Table 1 Morphometric analyses of human IAPP transgenic and non-transgenic islets cultured for 7 days in 11.1, 16.7 or 33.3 mmol/l glucose
Table 2 Morphometric analyses of human IAPP transgenic islets cultured for 1, 3, 5 and 7 days in 16.7 mmol/l glucose

Effect of increasing glucose on ER stress markers in cultured islets

Culture of either human IAPP transgenic (not shown) or non-transgenic islets for 7 days in 16.7 mmol/l glucose with the addition of 0.3 μmol/l thapsigargin for the last 4 h was associated with significant increases in Bip, Atf4 and Chop mRNA levels (Fig. 1) and with a marked increase in alternative splicing of Xbp1 mRNA (Fig. 2).

Fig. 1
figure 1

mRNA levels by real-time PCR for Bip (a), Atf4 (b) and Chop (c), in non-transgenic (white bars) or human IAPP transgenic (black bars) mouse islets cultured for 7 days in 11.1, 16.7 or 33.3 mmol/l glucose or in non-transgenic islets 16.7 mmol/l glucose + 0.3 μmol/l thapsigargin (grey bars) for the final 4 h (n = 4–6 per condition). While thapsigargin treatment led to marked increases in mRNA levels of all three ER stress markers, there were no significant differences in Bip, Atf4 or Chop mRNA levels among non-transgenic or human IAPP transgenic islets at any glucose concentration. NT, non-transgenic. *p < 0.05 vs non-transgenic islets cultured in 11.1 mmol/l glucose

Fig. 2
figure 2

Xbp1 mRNA splicing products analysed by agarose gel electrophoresis in non-transgenic (lanes 1–3) or human IAPP transgenic mouse islets (lanes 4–6) cultured for 7 days in 11.1 (lanes 1 and 4), 16.7 (lanes 2 and 5) or 33.3 mmol/l glucose (lanes 3 and 6) or non-transgenic islets cultured for 7 days in 16.7 mmol/l glucose + 0.3 μmol/l thapsigargin for the final 4 h (Th). The four bands on the gel are the PCR products from intact (473 bp) normally spliced Xbp1 mRNA and its two digestion products produced from PstI restriction digestion (product 1 at 290 bp and product 2 at 183 bp) and the alternatively spliced form of Xbp1 mRNA (447 bp). While thapsigargin treatment led to almost complete generation of the alternatively spliced Xbp1 mRNA, there were no differences in the proportion of the four bands in any of the experimental conditions, suggesting that there were no differences in Xbp1 mRNA splicing among non-transgenic or human IAPP transgenic islets at any glucose concentration

In contrast, 7 days of culture in 16.7 or 33.3 mmol/l glucose, conditions that are associated with increased amyloid deposition in human IAPP transgenic islets (Table 1), was not associated with any changes in Bip, Atf4 or Chop mRNA levels (Fig. 1), or with alternate splicing of Xbp1 mRNA (Fig. 2).

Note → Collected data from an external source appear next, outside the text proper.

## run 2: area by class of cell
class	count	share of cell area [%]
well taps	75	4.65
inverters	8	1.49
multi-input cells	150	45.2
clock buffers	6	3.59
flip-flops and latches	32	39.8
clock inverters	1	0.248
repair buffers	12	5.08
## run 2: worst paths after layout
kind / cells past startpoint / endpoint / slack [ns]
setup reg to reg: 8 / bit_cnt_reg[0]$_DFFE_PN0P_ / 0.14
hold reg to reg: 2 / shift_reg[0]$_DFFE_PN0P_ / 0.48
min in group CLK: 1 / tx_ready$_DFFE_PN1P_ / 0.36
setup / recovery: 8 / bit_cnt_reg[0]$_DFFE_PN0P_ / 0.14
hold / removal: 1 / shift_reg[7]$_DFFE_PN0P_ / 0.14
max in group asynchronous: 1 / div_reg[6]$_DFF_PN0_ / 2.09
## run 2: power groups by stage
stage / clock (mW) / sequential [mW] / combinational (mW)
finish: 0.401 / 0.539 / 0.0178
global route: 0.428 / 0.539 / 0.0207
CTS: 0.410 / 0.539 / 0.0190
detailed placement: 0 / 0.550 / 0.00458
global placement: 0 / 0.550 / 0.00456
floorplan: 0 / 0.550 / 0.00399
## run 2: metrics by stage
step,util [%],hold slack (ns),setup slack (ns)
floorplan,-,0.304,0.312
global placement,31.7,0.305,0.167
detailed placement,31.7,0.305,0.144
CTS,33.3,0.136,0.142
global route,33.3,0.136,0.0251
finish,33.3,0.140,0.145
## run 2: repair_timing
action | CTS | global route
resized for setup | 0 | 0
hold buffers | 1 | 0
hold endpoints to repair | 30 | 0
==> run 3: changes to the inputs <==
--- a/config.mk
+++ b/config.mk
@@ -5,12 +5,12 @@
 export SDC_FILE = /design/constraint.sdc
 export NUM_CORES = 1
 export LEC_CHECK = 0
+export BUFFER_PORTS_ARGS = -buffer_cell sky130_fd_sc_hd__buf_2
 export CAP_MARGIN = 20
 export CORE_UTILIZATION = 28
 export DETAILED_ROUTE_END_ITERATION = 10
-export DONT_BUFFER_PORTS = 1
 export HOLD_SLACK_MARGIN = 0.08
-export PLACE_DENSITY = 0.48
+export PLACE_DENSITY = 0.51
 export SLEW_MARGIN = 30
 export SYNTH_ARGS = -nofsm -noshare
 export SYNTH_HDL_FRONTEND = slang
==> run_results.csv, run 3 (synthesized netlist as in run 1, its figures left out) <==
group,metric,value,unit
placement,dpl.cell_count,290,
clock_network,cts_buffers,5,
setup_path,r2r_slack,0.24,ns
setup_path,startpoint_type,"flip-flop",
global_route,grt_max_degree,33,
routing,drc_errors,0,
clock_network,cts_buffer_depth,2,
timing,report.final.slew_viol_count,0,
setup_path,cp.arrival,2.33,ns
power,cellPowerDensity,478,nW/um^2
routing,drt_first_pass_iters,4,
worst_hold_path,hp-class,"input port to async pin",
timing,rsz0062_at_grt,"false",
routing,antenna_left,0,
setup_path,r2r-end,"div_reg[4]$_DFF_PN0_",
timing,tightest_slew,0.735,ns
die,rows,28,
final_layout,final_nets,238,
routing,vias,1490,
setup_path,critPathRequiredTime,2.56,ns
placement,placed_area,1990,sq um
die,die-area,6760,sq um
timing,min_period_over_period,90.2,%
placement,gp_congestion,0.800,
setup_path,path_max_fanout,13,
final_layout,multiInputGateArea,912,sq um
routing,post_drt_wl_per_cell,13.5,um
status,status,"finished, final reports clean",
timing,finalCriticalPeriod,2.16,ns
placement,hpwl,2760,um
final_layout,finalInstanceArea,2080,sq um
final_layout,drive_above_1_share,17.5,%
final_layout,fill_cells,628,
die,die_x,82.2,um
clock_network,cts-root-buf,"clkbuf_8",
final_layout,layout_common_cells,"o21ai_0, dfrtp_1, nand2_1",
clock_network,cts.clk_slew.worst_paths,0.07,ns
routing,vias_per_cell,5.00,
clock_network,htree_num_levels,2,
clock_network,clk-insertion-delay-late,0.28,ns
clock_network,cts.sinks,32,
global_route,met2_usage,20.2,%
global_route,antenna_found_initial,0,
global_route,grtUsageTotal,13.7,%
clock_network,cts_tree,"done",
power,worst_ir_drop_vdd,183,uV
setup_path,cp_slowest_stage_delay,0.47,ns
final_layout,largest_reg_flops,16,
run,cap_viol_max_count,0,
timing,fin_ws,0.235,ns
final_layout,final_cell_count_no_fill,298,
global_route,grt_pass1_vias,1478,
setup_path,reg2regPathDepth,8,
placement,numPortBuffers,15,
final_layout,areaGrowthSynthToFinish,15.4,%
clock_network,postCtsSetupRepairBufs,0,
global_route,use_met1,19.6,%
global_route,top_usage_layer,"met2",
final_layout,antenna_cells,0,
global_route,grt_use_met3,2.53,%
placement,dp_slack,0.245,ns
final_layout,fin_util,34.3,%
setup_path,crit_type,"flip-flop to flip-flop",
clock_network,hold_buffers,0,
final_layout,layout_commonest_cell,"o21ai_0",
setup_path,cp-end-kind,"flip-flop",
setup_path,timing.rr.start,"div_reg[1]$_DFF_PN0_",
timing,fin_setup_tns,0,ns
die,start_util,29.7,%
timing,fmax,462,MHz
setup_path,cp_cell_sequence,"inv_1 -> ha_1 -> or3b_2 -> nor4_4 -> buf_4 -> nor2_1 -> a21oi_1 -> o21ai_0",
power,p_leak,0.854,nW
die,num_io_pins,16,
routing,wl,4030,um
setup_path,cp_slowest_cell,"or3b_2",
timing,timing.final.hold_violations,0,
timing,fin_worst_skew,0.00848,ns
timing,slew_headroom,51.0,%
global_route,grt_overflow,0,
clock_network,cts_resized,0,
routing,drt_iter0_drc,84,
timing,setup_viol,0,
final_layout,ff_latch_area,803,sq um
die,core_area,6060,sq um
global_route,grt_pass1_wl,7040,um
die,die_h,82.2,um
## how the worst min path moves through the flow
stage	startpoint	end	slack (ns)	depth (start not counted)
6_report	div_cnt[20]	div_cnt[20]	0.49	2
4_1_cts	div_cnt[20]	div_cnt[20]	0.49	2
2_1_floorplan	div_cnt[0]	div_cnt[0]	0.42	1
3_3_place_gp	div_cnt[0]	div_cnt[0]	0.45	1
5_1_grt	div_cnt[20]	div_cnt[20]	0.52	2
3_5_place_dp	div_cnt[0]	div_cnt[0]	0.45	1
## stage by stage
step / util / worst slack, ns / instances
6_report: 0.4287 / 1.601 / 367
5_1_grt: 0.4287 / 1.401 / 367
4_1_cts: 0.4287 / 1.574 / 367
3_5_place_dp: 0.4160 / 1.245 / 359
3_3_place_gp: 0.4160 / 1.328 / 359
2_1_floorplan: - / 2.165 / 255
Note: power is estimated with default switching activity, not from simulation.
===== src/rtl/fetch_unit.sv =====
// -----------------------------------------------------------------------------
// fetch_unit: single-outstanding instruction fetch with redirect support.
//
// Ports
//   clk             clock, all state on rising edge
//   reset           asynchronous active-high reset
//   ireq_valid      instruction-bus request valid (FETCH, DRAIN)
//   ireq_addr       request address, always word-aligned
//   iresp_data_ok   bus returns data this cycle
//   iresp_data      returned instruction word
//   instr_valid     raw_instr / instr_pc valid toward decode (HOLD only)
//   instr_ready     decode accepts this cycle
//   raw_instr       instruction word for decode
//   instr_pc        address of raw_instr
//   redirect_valid  redirect from a later stage
//   redirect_pc     redirect target, bits [1:0] forced to zero
//
// Handshakes: the bus request holds ireq_valid and ireq_addr stable until a
// cycle with iresp_data_ok, which completes it. Toward decode, an instruction
// transfers in a cycle with instr_valid & instr_ready & !redirect_valid; a
// redirect always wins over acceptance, so the held instruction is dropped.
// -----------------------------------------------------------------------------
module fetch_unit
    import common::*;
    import pipes::*;
#(
    parameter u64 RESET_PC = RESET_PC_DEFAULT
) (
    input  logic        clk,
    input  logic        reset,
    output logic        ireq_valid,
    output logic [63:0] ireq_addr,
    input  logic        iresp_data_ok,
    input  logic [31:0] iresp_data,
    output logic        instr_valid,
    input  logic        instr_ready,
    output logic [31:0] raw_instr,
    output logic [63:0] instr_pc,
    input  logic        redirect_valid,
    input  logic [63:0] redirect_pc
);

    fetch_state_e state_q, state_d;
    u64           pc_q, pc_d;
    u64           target_q, target_d;
    fetch_out_t   out_q, out_d;
    u64           redirect_target;
    logic         fire;
    logic         req;
    logic         unused_low_bits;

    assign redirect_target = {redirect_pc[63:2], 2'b00};
    assign unused_low_bits = ^redirect_pc[1:0];
    assign fire            = out_q.valid & instr_ready & ~redirect_valid;

    always_ff @(posedge clk or posedge reset) begin
        if (reset) begin
            state_q  <= FETCH;
            pc_q     <= RESET_PC;
            target_q <= '0;
            out_q    <= '0;
        end else begin
            state_q  <= state_d;
            pc_q     <= pc_d;
            target_q <= target_d;
            out_q    <= out_d;
        end
    end

    always_comb begin
        state_d  = state_q;
        pc_d     = pc_q;
        target_d = target_q;
        out_d    = out_q;
        req      = 1'b0;
        case (state_q)
            FETCH: begin
                req = 1'b1;
                if (redirect_valid) begin
                    if (iresp_data_ok) begin
                        // Response belongs to the old path; drop it and
                        // start the new path right away.
                        pc_d = redirect_target;
                    end else begin
                        target_d = redirect_target;
                        state_d  = DRAIN;
                    end
                end else if (iresp_data_ok) begin
                    out_d.valid     = 1'b1;
                    out_d.pc        = pc_q;
                    out_d.raw_instr = iresp_data;
                    state_d         = HOLD;
                end
            end
            HOLD: begin
                if (redirect_valid) begin
                    out_d.valid = 1'b0;
                    pc_d        = redirect_target;
                    state_d     = FETCH;
                end else if (fire) begin
                    out_d.valid = 1'b0;
                    pc_d        = pc_q + 64'd4;
                    state_d     = FETCH;
                end
            end
            DRAIN: begin
                // The old request must complete on the bus before a new one
                // can go out; its data is never captured.
                req = 1'b1;
                if (redirect_valid) begin
                    target_d = redirect_target;
                end
                if (iresp_data_ok) begin
                    pc_d    = redirect_valid ? redirect_target : target_q;
                    state_d = FETCH;
                end
            end
            default: begin
                state_d = FETCH;
            end
        endcase
    end

    // Gate with reset so the request drops the moment reset asserts.
    assign ireq_valid  = req & ~reset;
    assign ireq_addr   = pc_q;
    assign instr_valid = out_q.valid;
    assign raw_instr   = out_q.raw_instr;
    assign instr_pc    = out_q.pc;

endmodule
## config.mk

```make
export PLATFORM = sky130hd
export DESIGN_NAME = serial_compare_sequencer
export DESIGN_NICKNAME = d
export VERILOG_FILES = /design/src/rtl/serial_compare_sequencer.sv
export SDC_FILE = /design/constraint.sdc
export NUM_CORES = 1
export LEC_CHECK = 0
export ABC_CLOCK_PERIOD_IN_PS = 1270
export BUFFER_PORTS_ARGS = -buffer_cell sky130_fd_sc_hd__buf_2
export CORE_AREA = 2 2 54 56
export CTS_CLUSTER_SIZE = 30
export DETAILED_ROUTE_END_ITERATION = 10
export DIE_AREA = 0 0 56 58
export PLACE_DENSITY = 0.76
export REMOVE_ABC_BUFFERS = 1
export SLEW_MARGIN = 20
export SYNTH_ARGS = -nofsm -noshare
export SYNTH_HDL_FRONTEND = slang
export SYNTH_SLANG_ARGS = --single-unit
```

## constraint.sdc

```tcl
create_clock -name clk -period 1.27 [get_ports clk]
set_input_delay 0.0635 -clock clk [delete_from_list [all_inputs] [get_ports clk]]
set_output_delay 0.0635 -clock clk [all_outputs]
set_load 0.005 [all_outputs]
```
==> config.mk <==
export PLATFORM = sky130hd
export DESIGN_NAME = fb_scanout
export DESIGN_NICKNAME = d
export VERILOG_FILES = /design/src/rtl/fb_scanout.sv
export SDC_FILE = /design/constraint.sdc
export NUM_CORES = 1
export LEC_CHECK = 0
export BUFFER_PORTS_ARGS = -buffer_cell sky130_fd_sc_hd__buf_2
export CAP_MARGIN = 10
export CORE_MARGIN = 2
export CORE_UTILIZATION = 55
export DETAILED_ROUTE_END_ITERATION = 8
export GPL_TIMING_DRIVEN = 0
export PLACE_DENSITY = 0.77
export SLEW_MARGIN = 20
export SYNTH_ARGS = -nofsm -noshare
export SYNTH_HDL_FRONTEND = slang
export SYNTH_SLANG_ARGS = --single-unit
export TNS_END_PERCENT = 30
==> constraint.sdc <==
create_clock -name clk -period 2.4 [get_ports clk]
set_input_delay 0.12 -clock clk [delete_from_list [all_inputs] [get_ports clk]]
set_output_delay 0.12 -clock clk [all_outputs]
set_load 0.01 [all_outputs]
File: src/rtl/regfile_wb_arbiter.sv
// Two-requester write-back arbiter feeding one register-file write port,
// with a pending-write scoreboard that flags read-after-write hazards.
module regfile_wb_arbiter #(
  parameter int PRIO_RESET = 0
) (
  input  logic        clk,
  input  logic        reset,
  input  logic        req0_valid,
  input  logic [4:0]  req0_rw,
  input  logic [31:0] req0_data,
  output logic        req0_ready,
  input  logic        req1_valid,
  input  logic [4:0]  req1_rw,
  input  logic [31:0] req1_data,
  output logic        req1_ready,
  input  logic        rsv_en,
  input  logic [4:0]  rsv_rw,
  input  logic [4:0]  rd_ra,
  input  logic [4:0]  rd_rb,
  output logic        hazard_a,
  output logic        hazard_b,
  output logic        wEn,
  output logic [4:0]  RW,
  output logic [31:0] busW,
  output logic [31:0] pending
);

  localparam logic PRIO_INIT = (PRIO_RESET != 0);

  logic        prio_q, prio_d;
  logic        wen_q, wen_d;
  logic [4:0]  rw_q, rw_d;
  logic [31:0] busw_q, busw_d;
  logic [31:0] pend_q, pend_d;

  logic        gnt0, gnt1, xfer;
  logic [4:0]  xfer_rw;
  logic [31:0] xfer_data;
  logic [31:0] set_mask, clr_mask;

  // Grants see only the valids and the pointer; reset gates them off at once.
  always_comb begin
    gnt0 = reset & req0_valid & (~req1_valid | ~prio_q);
    gnt1 = reset & req1_valid & (~req0_valid |  prio_q);
    xfer = gnt0 | gnt1;
    xfer_rw   = gnt1 ? req1_rw   : req0_rw;
    xfer_data = gnt1 ? req1_data : req0_data;
  end

  always_comb begin
    prio_d = prio_q;
    if (gnt0)
      prio_d = 1'b1;
    else if (gnt1)
      prio_d = 1'b0;

    wen_d  = xfer & (xfer_rw != 5'd0);
    rw_d   = rw_q;
    busw_d = busw_q;
    if (xfer) begin
      rw_d   = xfer_rw;
      busw_d = xfer_data;
    end

    set_mask = '0;
    clr_mask = '0;
    if (rsv_en && rsv_rw != 5'd0)
      set_mask = 32'd1 << rsv_rw;
    if (xfer && xfer_rw != 5'd0)
      clr_mask = 32'd1 << xfer_rw;
    // Applying the set after the clear lets a same-edge reservation win.
    pend_d    = (pend_q & ~clr_mask) | set_mask;
    pend_d[0] = 1'b0;
  end

  always_ff @(posedge clk or negedge reset) begin
    if (!reset) begin
      prio_q <= PRIO_INIT;
      wen_q  <= 1'b0;
      rw_q   <= 5'd0;
      busw_q <= 32'd0;
      pend_q <= 32'd0;
    end else begin
      prio_q <= prio_d;
      wen_q  <= wen_d;
      rw_q   <= rw_d;
      busw_q <= busw_d;
      pend_q <= pend_d;
    end
  end

  assign req0_ready = gnt0;
  assign req1_ready = gnt1;
  assign wEn        = wen_q;
  assign RW         = rw_q;
  assign busW       = busw_q;
  assign pending    = pend_q;
  assign hazard_a   = pend_q[rd_ra];
  assign hazard_b   = pend_q[rd_rb];

endmodule
File: config.mk
export PLATFORM = sky130hd
export DESIGN_NAME = regfile_wb_arbiter
export DESIGN_NICKNAME = d
export VERILOG_FILES = /design/src/rtl/regfile_wb_arbiter.sv
export SDC_FILE = /design/constraint.sdc
export NUM_CORES = 1
export LEC_CHECK = 0
export CAP_MARGIN = 20
export CORE_MARGIN = 4
export CORE_UTILIZATION = 46
export DETAILED_ROUTE_END_ITERATION = 7
export PLACE_DENSITY = 0.88
export SLEW_MARGIN = 40
export SYNTH_ARGS = -nofsm -noshare
export SYNTH_HDL_FRONTEND = slang
export SYNTH_SLANG_ARGS = --single-unit
File: constraint.sdc
create_clock -name clk -period 3.23 [get_ports clk]
set_input_delay 0.4845 -clock clk [delete_from_list [all_inputs] [get_ports clk]]
set_output_delay 0.4845 -clock clk [all_outputs]
set_load 0.02 [all_outputs]
Word-level counts from Yosys, hierarchy flattened

Index checks and enable logic that the tools add are counted.

Flip-flop bits (word level): 70
Bits in latches: 0
Bits in writable memories: 0
Memory bits (read-only): 0
Input bits: 94
Output and inout bits: 74
Word-level logic and storage cells: 38
Memories kept: 0

Add/sub/neg operators: 0
Multipliers: 0
Div/mod/pow operators: 0
Magnitude comparators: 2
Equal/unequal tests: 0
Shift-type cells: 2
Multiplexer cells: 10
Bitwise logic cells: 14
Reduce and logical (&&, ||, !) cells: 5

Operator list:

| kind                   | count |
|---|---|
| $mux W32               | 3 |
| $shl A1 B5 Y32 const A | 2 |
| $and A32 B32 Y32       | 1 |
| $not A32 Y32           | 1 |
| $or A32 B32 Y32        | 1 |
| $lt A5 B6 Y1 const B   | 2 |
| $bmux W1 S5            | 2 |
| $reduce_bool A5 Y1     | 2 |
| $and A1 B1 Y1          | 5 |
| $mux W5                | 1 |
| $mux W1                | 4 |
| $not A1 Y1             | 3 |
| $or A1 B1 Y1           | 3 |
| $logic_and A1 B1 Y1    | 2 |
| $reduce_bool A2 Y1     | 1 |

Logic depth before layout (Yosys ltp)

Depth in word-level cells: 10
Depth in mapped cells: 8
Mapped depth without buffers: 6

Worst setup path before layout

No wires, ideal clock.

Path type: input port to output port
Start point: input port rd_ra[0]
End point: output port hazard_a
Data arrival time: 1.790 ns
Data required time: 2.745 ns
Setup slack: 0.955 ns
Stages: 5
Path through: buf_2 mux4_2 mux2i_1 nor3b_1 or3_1

Word-level cells in the longest chain between the ends: 2

RTL lines:

| element                       | RTL line | source |
|---|---|---|
| start, declared               | 18       | `input logic [4:0] rd_ra,` |
| $bmux W1 S5                   | 98       | `assign hazard_a = pend_q[rd_ra];` |
| $mux W1 (not written as such) | 98       |  |
| end, declared                 | 20       | `output logic hazard_a,` |

Every way passes these cells. The select of a mux whose other input is x is not followed.

Final worst setup path

Start point: input port rd_ra[2]
End point: output port hazard_a

Same word-level chain as after synthesis.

Effect of time on ER stress markers in cultured islets

In order to determine whether changes in ER stress markers occur only during the early stages of islet amyloid formation, samples were taken from human IAPP transgenic and non-transgenic islets on days 1 to 7 of culture at 16.7 mmol/l glucose. On day 1 there was very little visible amyloid formation while at subsequent time points there was a progressive increase in amyloid formation over time (Table 2). Culture of human IAPP and non-transgenic islets over 7 days at 16.7 mmol/l glucose was not associated with a time-dependent increase in Bip, Atf4 or Chop mRNA levels (Fig. 3). No changes in Xbp1 mRNA splicing were observed over the 7 day culture period in either human IAPP transgenic or non-transgenic islets (Fig. 4). In fact, Atf4 and Chop mRNA levels decreased from day 1 to day 2 in both human IAPP transgenic and non-transgenic islets, in keeping with recovery from islet isolation being associated with decreased expression of ER stress markers.

Fig. 3
figure 3

mRNA levels by real-time PCR for Bip (a, b), Atf4 (c, d) and Chop (e, f), in non-transgenic (white bars; a, c, e) or human IAPP transgenic mouse islets (black bars; b, d, f) cultured for up to 7 days in 16.7 mmol/l glucose. Atf4 and Chop mRNA levels decreased between day 1 and day 2 in both genotypes, but there were no significant differences in Bip, Atf4 or Chop mRNA levels between non-transgenic or human IAPP transgenic islets at any time point (n = 3 per condition). NT, non-transgenic

Fig. 4
figure 4

Xbp1 mRNA splicing products analysed by agarose gel electrophoresis as described in Fig. 2 in non-transgenic or human IAPP transgenic mouse islets (lanes 1–7; days 1–7 respectively) cultured for up to 7 days in 16.7 mmol/l glucose or in 16.7 mmol/l glucose + 0.3 μM thapsigargin for the final 4 h (Th). While thapsigargin treatment led to almost complete generation of the alternatively spliced Xbp1 mRNA, there were no differences in Xbp1 mRNA splicing between non-transgenic or human IAPP transgenic islets at any time point

Amyloid formation and ER stress markers in vivo

To determine whether islet amyloid formation in vivo was associated with alterations in levels of ER stress markers we examined both mouse and human pancreas samples with and without islet amyloid.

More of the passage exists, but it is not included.